From the material below, copy every line in which the word "metal" occurs.
_ _ _
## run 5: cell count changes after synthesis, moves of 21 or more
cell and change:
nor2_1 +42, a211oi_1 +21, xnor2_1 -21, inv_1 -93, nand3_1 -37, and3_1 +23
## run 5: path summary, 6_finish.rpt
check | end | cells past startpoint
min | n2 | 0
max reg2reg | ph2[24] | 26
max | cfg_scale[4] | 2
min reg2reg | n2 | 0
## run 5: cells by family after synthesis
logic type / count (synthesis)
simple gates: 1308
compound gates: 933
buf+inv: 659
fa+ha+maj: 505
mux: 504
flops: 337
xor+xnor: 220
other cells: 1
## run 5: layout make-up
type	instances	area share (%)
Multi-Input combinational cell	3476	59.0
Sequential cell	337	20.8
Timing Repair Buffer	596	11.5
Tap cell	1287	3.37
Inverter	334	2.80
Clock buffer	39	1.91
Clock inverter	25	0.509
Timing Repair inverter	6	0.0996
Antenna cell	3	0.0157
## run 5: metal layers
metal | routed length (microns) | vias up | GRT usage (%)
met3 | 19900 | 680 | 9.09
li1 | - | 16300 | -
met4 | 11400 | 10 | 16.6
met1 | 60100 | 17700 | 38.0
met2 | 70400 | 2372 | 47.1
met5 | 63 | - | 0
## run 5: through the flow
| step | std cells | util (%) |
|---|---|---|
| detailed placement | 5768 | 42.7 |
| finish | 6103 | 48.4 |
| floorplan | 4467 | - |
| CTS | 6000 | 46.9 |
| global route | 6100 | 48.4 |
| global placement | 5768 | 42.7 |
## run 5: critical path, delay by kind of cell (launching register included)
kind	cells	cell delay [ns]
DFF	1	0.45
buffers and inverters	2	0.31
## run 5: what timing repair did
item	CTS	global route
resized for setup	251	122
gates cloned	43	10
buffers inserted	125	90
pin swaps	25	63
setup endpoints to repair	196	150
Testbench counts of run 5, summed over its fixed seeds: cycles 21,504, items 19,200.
What follows belongs to an exercise in optimizing a design on an open flow for small area; a production flow would make more cautious choices. In this exercise RTL edits were held to simulation tests only and were not proved equivalent to the original.

==> build 83 <==
Design n2t_timing_engine, start of the top module:
module n2t_timing_engine (
    input  wire        clk,
    input  wire        rst,
    input  wire [63:0] tick,
    input  wire [1:0]  btn_in,
    input  wire        in_data,
    input  wire        cmd_valid,
    input  wire [31:0] cmd,
    output wire [1:0]  clk_out,
    output wire [3:0]  out_data,
    output wire [3:0]  out_enable,
    output wire        in_load,
    output wire        in_shift,
    output wire        in_clock,
    output wire [1:0]  btn_state,
    output wire [1:0]  btn_changed,
    output wire [1:0]  clk_mode,
    output wire [15:0] clk_freq0,
    output wire [15:0] clk_freq1,
    output wire [3:0]  out_reversed,
    output wire [15:0] in_word,
    output wire [15:0] in_word_mirrored,
    output wire        in_changed,
    output wire [7:0]  cur_prog,
    output wire [1:0]  seq_mode,
    output reg         cmd_ok
);
export LEC_CHECK = 0
export ABC_AREA = 1
export CAP_MARGIN = 20
export CORE_MARGIN = 2
export CORE_UTILIZATION = 40
export SLEW_MARGIN = 20
create_clock -name core_clock -period 70.0 [get_ports {clk}]
run.sh (not shown) runs the stock make flow with config.mk's settings and CLKGATE_MAP_FILE= SYNTH_SCRIPT=/design/flow/synth_recipe.tcl, a recipe that flattens the netlist after the stock synthesis.
==> inputs of trial 42, as changes to build 83 <==
--- a/flow/design.v
+++ b/flow/design.v
@@ -55,105 +55,65 @@
             end else begin : g_ha
                 assign s[i]   = a[i] ^ c[i];
                 assign c[i+1] = a[i] & c[i];
             end
         end
     endgenerate
     assign co = c[W];
 endmodule
-module n2t_div (
-    input  wire [23:0] num,
-    input  wire [15:0] den,
-    output wire [23:0] q
-);
-    wire [16*25-1:0] R;
-    assign R[16*24 +: 16] = 16'd0;
-    genvar i;
-    generate
-        for (i = 0; i < 24; i = i + 1) begin : st
-            localparam integer W  = (24 - i) < 17 ? (24 - i) : 17;
-            localparam integer RW = W < 16 ? W : 16;
-            wire [W-1:0] a;
-            wire [W-1:0] d;
-            wire         hi;
-            if (W == 1) begin : g_a1
-                assign a = num[i];
-            end else begin : g_an
-                assign a = {R[16*(i+1) +: W-1], num[i]};
-            end
-            if (W == 17) begin : g_d17
-                assign d  = {1'b0, den};
-                assign hi = 1'b0;
-            end else if (W == 16) begin : g_d16
-                assign d  = den;
-                assign hi = 1'b0;
-            end else begin : g_dn
-                assign d  = den[W-1:0];
-                assign hi = |den[15:W];
-            end
-            wire [W:0] t = {1'b0, a} - {1'b0, d};
-            assign q[i] = ~hi & ~t[W];
-            wire [RW-1:0] r = q[i] ? t[RW-1:0] : a[RW-1:0];
-            if (RW == 16) begin : g_r16
-                assign R[16*i +: 16] = r;
-            end else begin : g_rn
-                assign R[16*i +: 16] = {{(16-RW){1'b0}}, r};
-            end
-        end
-    endgenerate
-endmodule
 module n2t_button #(
     parameter [63:0] INTERVAL = 64'd200
 ) (
     input  wire        clk,
     input  wire        rst,
     input  wire [63:0] now,
     input  wire [1:0]  pin,
     output reg  [1:0]  state,
     output reg  [1:0]  changed,
     output reg  [1:0]  state_n,
     output reg  [1:0]  changed_n
 );
-    reg [1:0]  last;
-    reg [2:0]  run0, run1;
+    reg [7:0]  sreg0, sreg1;
     reg [63:0] next_tick;
     wire        sample;
     wire [63:0] next_tick_inc;
     wire        co_unused;
     n2t_gt  #(.W(64))          u_gt  (.a(now), .b(next_tick), .gt(sample));
     n2t_add #(.W(64), .WB(8))  u_add (.a(next_tick), .b(INTERVAL[7:0]),
                                       .s(next_tick_inc), .co(co_unused));
-    wire [1:0] full = {run1 == 3'd7, run0 == 3'd7};
-    wire [1:0] same = ~(pin ^ last);
+    wire [7:0] sreg0_n = {sreg0[6:0], pin[0]};
+    wire [7:0] sreg1_n = {sreg1[6:0], pin[1]};
     always @* begin
         state_n   = state;
         changed_n = 2'b00;
         if (sample) begin
-            if (same[0] && full[0] && pin[0] != state[0]) begin
-                state_n[0] = pin[0]; changed_n[0] = 1'b1;
+            if (sreg0_n == 8'hFF && !state[0]) begin
+                state_n[0] = 1'b1; changed_n[0] = 1'b1;
+            end else if (sreg0_n == 8'h00 && state[0]) begin
+                state_n[0] = 1'b0; changed_n[0] = 1'b1;
             end
-            if (same[1] && full[1] && pin[1] != state[1]) begin
-                state_n[1] = pin[1]; changed_n[1] = 1'b1;
+            if (sreg1_n == 8'hFF && !state[1]) begin
+                state_n[1] = 1'b1; changed_n[1] = 1'b1;
+            end else if (sreg1_n == 8'h00 && state[1]) begin
+                state_n[1] = 1'b0; changed_n[1] = 1'b1;
             end
         end
     end
     always @(posedge clk) begin
         if (rst) begin
-            last      <= 2'b00;
-            run0      <= 3'd7;
-            run1      <= 3'd7;
+            sreg0     <= 8'h00;
+            sreg1     <= 8'h00;
             state     <= 2'b00;
             changed   <= 2'b00;
             next_tick <= now;
         end else begin
             if (sample) begin
-                last      <= pin;
-                run0      <= !same[0] ? 3'd1 : full[0] ? 3'd7 : run0 + 3'd1;
-                run1      <= !same[1] ? 3'd1 : full[1] ? 3'd7 : run1 + 3'd1;
+                sreg0     <= sreg0_n;
+                sreg1     <= sreg1_n;
                 next_tick <= next_tick_inc;
             end
             state   <= state_n;
             changed <= changed_n;
         end
     end
 endmodule
 module n2t_out_channel (
@@ -166,57 +126,62 @@
     input  wire [15:0] cmd_value,
     output reg         data_pin,
     output reg         enable_pin,
     output reg         reverse
 );
     localparam [1:0] ST_IDLE = 2'd0, ST_PAUSE = 2'd1, ST_DATASET = 2'd2, ST_ENABLESET = 2'd3;
     reg [1:0]  st;
     reg [15:0] data;
-    reg [4:0]  slot_n;    
+    reg [4:0]  bit_cnt;
+    reg        last;
     reg [4:0]  wait_n;    
-    wire [3:0] slot = slot_n[4] ? 4'd15 : slot_n[3:0];
-    wire [3:0] k    = slot ^ {4{reverse}};
+    wire [3:0] slot = last ? 4'd15 : bit_cnt[3:0];
+    wire [3:0] k    = reverse ? (4'd15 - slot) : slot;
     wire       due  = dsat >= wait_n;
     always @(posedge clk) begin
         if (rst) begin
             st         <= ST_IDLE;
             data       <= 16'h0000;
-            slot_n     <= 5'd0;
+            bit_cnt    <= 5'd0;
             reverse    <= 1'b0;
+            last       <= 1'b0;
             data_pin   <= 1'b0;
             enable_pin <= 1'b0;
         end else if (cmd_set || cmd_rev) begin
             if (cmd_set) data <= cmd_value;
             if (cmd_rev) reverse <= ~reverse;
-            slot_n  <= 5'd0;
+            bit_cnt <= 5'd0;
+            last    <= 1'b0;
             st      <= ST_PAUSE;
             wait_n  <= 5'd1;
         end else if (st != ST_IDLE) begin
             if (!due) begin
                 wait_n <= wait_n - dsat;
             end else begin
                 wait_n <= wrap ? 5'd0 : 5'd21;
                 case (st)
                     ST_PAUSE: begin
                         data_pin <= data[k];
-                        if (!slot_n[4]) slot_n <= slot_n + 5'd1;
+                        if (!last) bit_cnt <= bit_cnt + 5'd1;
                         st <= ST_DATASET;
                     end
                     ST_DATASET: begin
                         enable_pin <= 1'b1;
                         st <= ST_ENABLESET;
                     end
                     default: begin   
                         enable_pin <= 1'b0;
-                        if (slot_n[4] && slot_n[0]) begin
-                            st <= ST_IDLE;
-                        end else begin
-                            if (slot_n[4]) slot_n <= 5'd17;
+                        if (bit_cnt < 5'd16) begin
                             st <= ST_PAUSE;
+                        end else if (!last) begin
+                            last <= 1'b1;
+                            st   <= ST_PAUSE;
+                        end else begin
+                            st <= ST_IDLE;
                         end
                     end
                 endcase
             end
         end
     end
 endmodule
 module n2t_in_channel (
@@ -338,18 +303,17 @@
                             .seq0(sel_s0_unused), .seq1(sel_s1_unused), .cnum(sel_cnum));
     wire [2:0]  prog_n = cmd_psel ? cmd_imm[2:0] : prog;
     wire [4:0]  act_len;
     wire [15:0] act_seq0, act_seq1;
     n2t_prog_rom u_rom_act (.index(prog_n), .len(act_len),
                             .seq0(act_seq0), .seq1(act_seq1), .cnum(act_cnum_unused));
     wire [23:0] div_num = cmd_op[2] ? (cmd_op[0] ? cur_cnum : 24'd5000000) : sel_cnum;
     wire [15:0] div_den = cmd_op[2] ? cmd_imm : seq_freq;
-    wire [23:0] new_tps;
-    n2t_div u_div (.num(div_num), .den(div_den), .q(new_tps));
+    wire [23:0] new_tps = div_num / div_den;
     wire        sync   = (cmd_csync || cmd_csynco) && prog == 3'd0;
     wire        synco  = cmd_csynco && prog == 3'd0;
     wire [63:0] clk_next0, clk_next1, seq_next;
     wire [2:0]  co_unused;
     n2t_add #(.W(64), .WB(23)) u_add0 (.a(clk_base0), .b(clk_tps0 & {23{clk_pend0}}),
                                        .s(clk_next0), .co(co_unused[0]));
     wire [63:0] base1 = sync ? clk_next0 : clk_base1;
     wire [22:0] add1  = synco ? clk_tps0 : sync ? 23'd0 : (clk_tps1 & {23{clk_pend1}});
==> impl_metrics.csv <==
group,metric,value,unit
layout,multi_input_area_share,0.528,
synth,syn_area_per_cell,7.15,um2
outcome,status,"timing/DRC/antenna clean",
clock_network,cts.sinks,647,
synth,yosys.area_share.adder,0.174,
global_routing,first_global_vias,41800,
hold_path,worstHoldEndpoint,"g_out[2].u_out.enable_pin",
hold_path,min-delay-start,"g_out[2].u_out.enable_pin",
worst_setup_path,reg2reg_depth,431,
synth,synth-simple-area-share,0.188,
That was trial 42.
Context: an optimization exercise on an open-source flow, tuned for small area, a short achievable clock period and few clock cycles per item. The choices shown serve that exercise and are no tape-out recipe. In this exercise RTL edits were held to simulation tests only and were not proved equivalent to the original.

==> flow/design.v <==
module se05x_rx_check (
    input  wire        clk,
    input  wire        rst,             
    input  wire        in_valid,
    output wire        in_ready,
    input  wire [31:0] in_data,
    output reg         res_valid,
    output reg  [3:0]  res_status,      
    output reg  [1:0]  res_kind,        
    output reg  [7:0]  res_pcb,
    output reg  [7:0]  res_len,
    output reg  [15:0] res_crc,         
    output reg         res_seq_mismatch,
    output reg         res_rx_seq,      
    output reg         res_wtx,         
    output reg  [7:0]  res_wtx_mult
);
    localparam [7:0] NAD_C2H = 8'hA5;
    localparam [3:0] ST_OK       = 4'd0;
    localparam [3:0] ST_BAD_CRC  = 4'd4;
    localparam [3:0] ST_BAD_PCB  = 4'd5;
    localparam [3:0] ST_BAD_ADDR = 4'd6;
    localparam [3:0] ST_RX_BUF   = 4'd7;
    localparam [1:0] K_I = 2'd0, K_R = 2'd1, K_S = 2'd2, K_BAD = 2'd3;
    function [15:0] crc_byte;
        input [15:0] c;
        input [7:0]  b;
        integer k;
        reg [15:0] x;
        begin
            x = c ^ {8'h00, b};
            for (k = 0; k < 8; k = k + 1)
                x = x[0] ? ((x >> 1) ^ 16'h8408) : (x >> 1);
            crc_byte = x;
        end
    endfunction
    function [1:0] pcb_kind;
        input [7:0] p;
        begin
            if (p[7] == 1'b0)
                pcb_kind = K_I;
            else if ((p & 8'hEC) == 8'h80)
                pcb_kind = (p[1:0] == 2'b11) ? K_BAD : K_R;
            else if (p[7:6] == 2'b11 && p[4] == 1'b0 &&
                     (p[3:0] == 4'h0 || p[3:0] == 4'h1 || p[3:0] == 4'h2 ||
                      p[3:0] == 4'h3 || p[3:0] == 4'h5 || p[3:0] == 4'h6 ||
                      p[3:0] == 4'h7 || p[3:0] == 4'hF))
                pcb_kind = K_S;
            else
                pcb_kind = K_BAD;
        end
    endfunction
    reg [31:0] beat;
    reg [2:0]  bleft;       
    reg        fin;         
    reg [8:0]  pos;         
    reg [7:0]  nad, pcb, len, mult, crc_lo, crc_hi;
    reg [15:0] crc;
    reg        rx_seq;
    wire [7:0] b = beat[7:0];
    wire [8:0] end_pos = {1'b0, len} + 9'd4;    
    wire       in_crc = (pos < 9'd3) || (pos < {1'b0, len} + 9'd3);
    wire       last   = (pos == 9'd2 && b == 8'hFF) ||
                        (pos >= 9'd3 && pos == end_pos);
    assign in_ready = (bleft == 3'd0) && !fin;
    wire [15:0] crc_final = crc ^ 16'hFFFF;
    wire [1:0]  kind      = pcb_kind(pcb);
    reg  [3:0]  status;
    always @(*) begin
        if (len == 8'hFF)
            status = ST_RX_BUF;
        else if (nad != NAD_C2H)
            status = ST_BAD_ADDR;
        else if (crc_final != {crc_hi, crc_lo})
            status = ST_BAD_CRC;
        else if (kind == K_BAD || kind == K_R || (pcb == 8'hC3 && len != 8'd1))
            status = ST_BAD_PCB;
        else
            status = ST_OK;
    end
    wire accept_i = (status == ST_OK) && (kind == K_I);
    always @(posedge clk) begin
        if (rst) begin
            bleft     <= 3'd0;
            fin       <= 1'b0;
            pos       <= 9'd0;
            crc       <= 16'hFFFF;
            rx_seq    <= 1'b0;
            res_valid <= 1'b0;
        end else begin
            res_valid <= 1'b0;
            if (in_valid && in_ready) begin
                beat  <= in_data;
                bleft <= 3'd4;
            end else if (bleft != 3'd0) begin
                beat  <= beat >> 8;
                bleft <= last ? 3'd0 : bleft - 3'd1;
                pos   <= pos + 9'd1;
                if (in_crc)
                    crc <= crc_byte(crc, b);
                case (pos)
                    9'd0: nad <= b;
                    9'd1: pcb <= b;
                    9'd2: len <= b;
                    9'd3: mult <= b;
                    default: ;
                endcase
                if (pos >= 9'd3 && pos == end_pos - 9'd1)
                    crc_lo <= b;
                if (pos >= 9'd3 && pos == end_pos)
                    crc_hi <= b;
                if (last)
                    fin <= 1'b1;
            end else if (fin) begin
                fin              <= 1'b0;
                pos              <= 9'd0;
                crc              <= 16'hFFFF;
                res_valid        <= 1'b1;
                res_status       <= status;
                res_kind         <= kind;
                res_pcb          <= pcb;
                res_len          <= len;
                res_crc          <= crc_final;
                res_seq_mismatch <= accept_i && (pcb[6] != rx_seq);
                res_rx_seq       <= accept_i ? ~rx_seq : rx_seq;
                res_wtx          <= (status == ST_OK) && (pcb == 8'hC3);
                res_wtx_mult     <= ((status == ST_OK) && (pcb == 8'hC3)) ? mult : 8'h00;
                if (accept_i)
                    rx_seq <= ~rx_seq;
            end
        end
    end
endmodule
_ _ _
▶ SOLUTION TO THE EXERCISE:
## run 5: metal layers
metal | routed length (microns) | vias up | GRT usage (%)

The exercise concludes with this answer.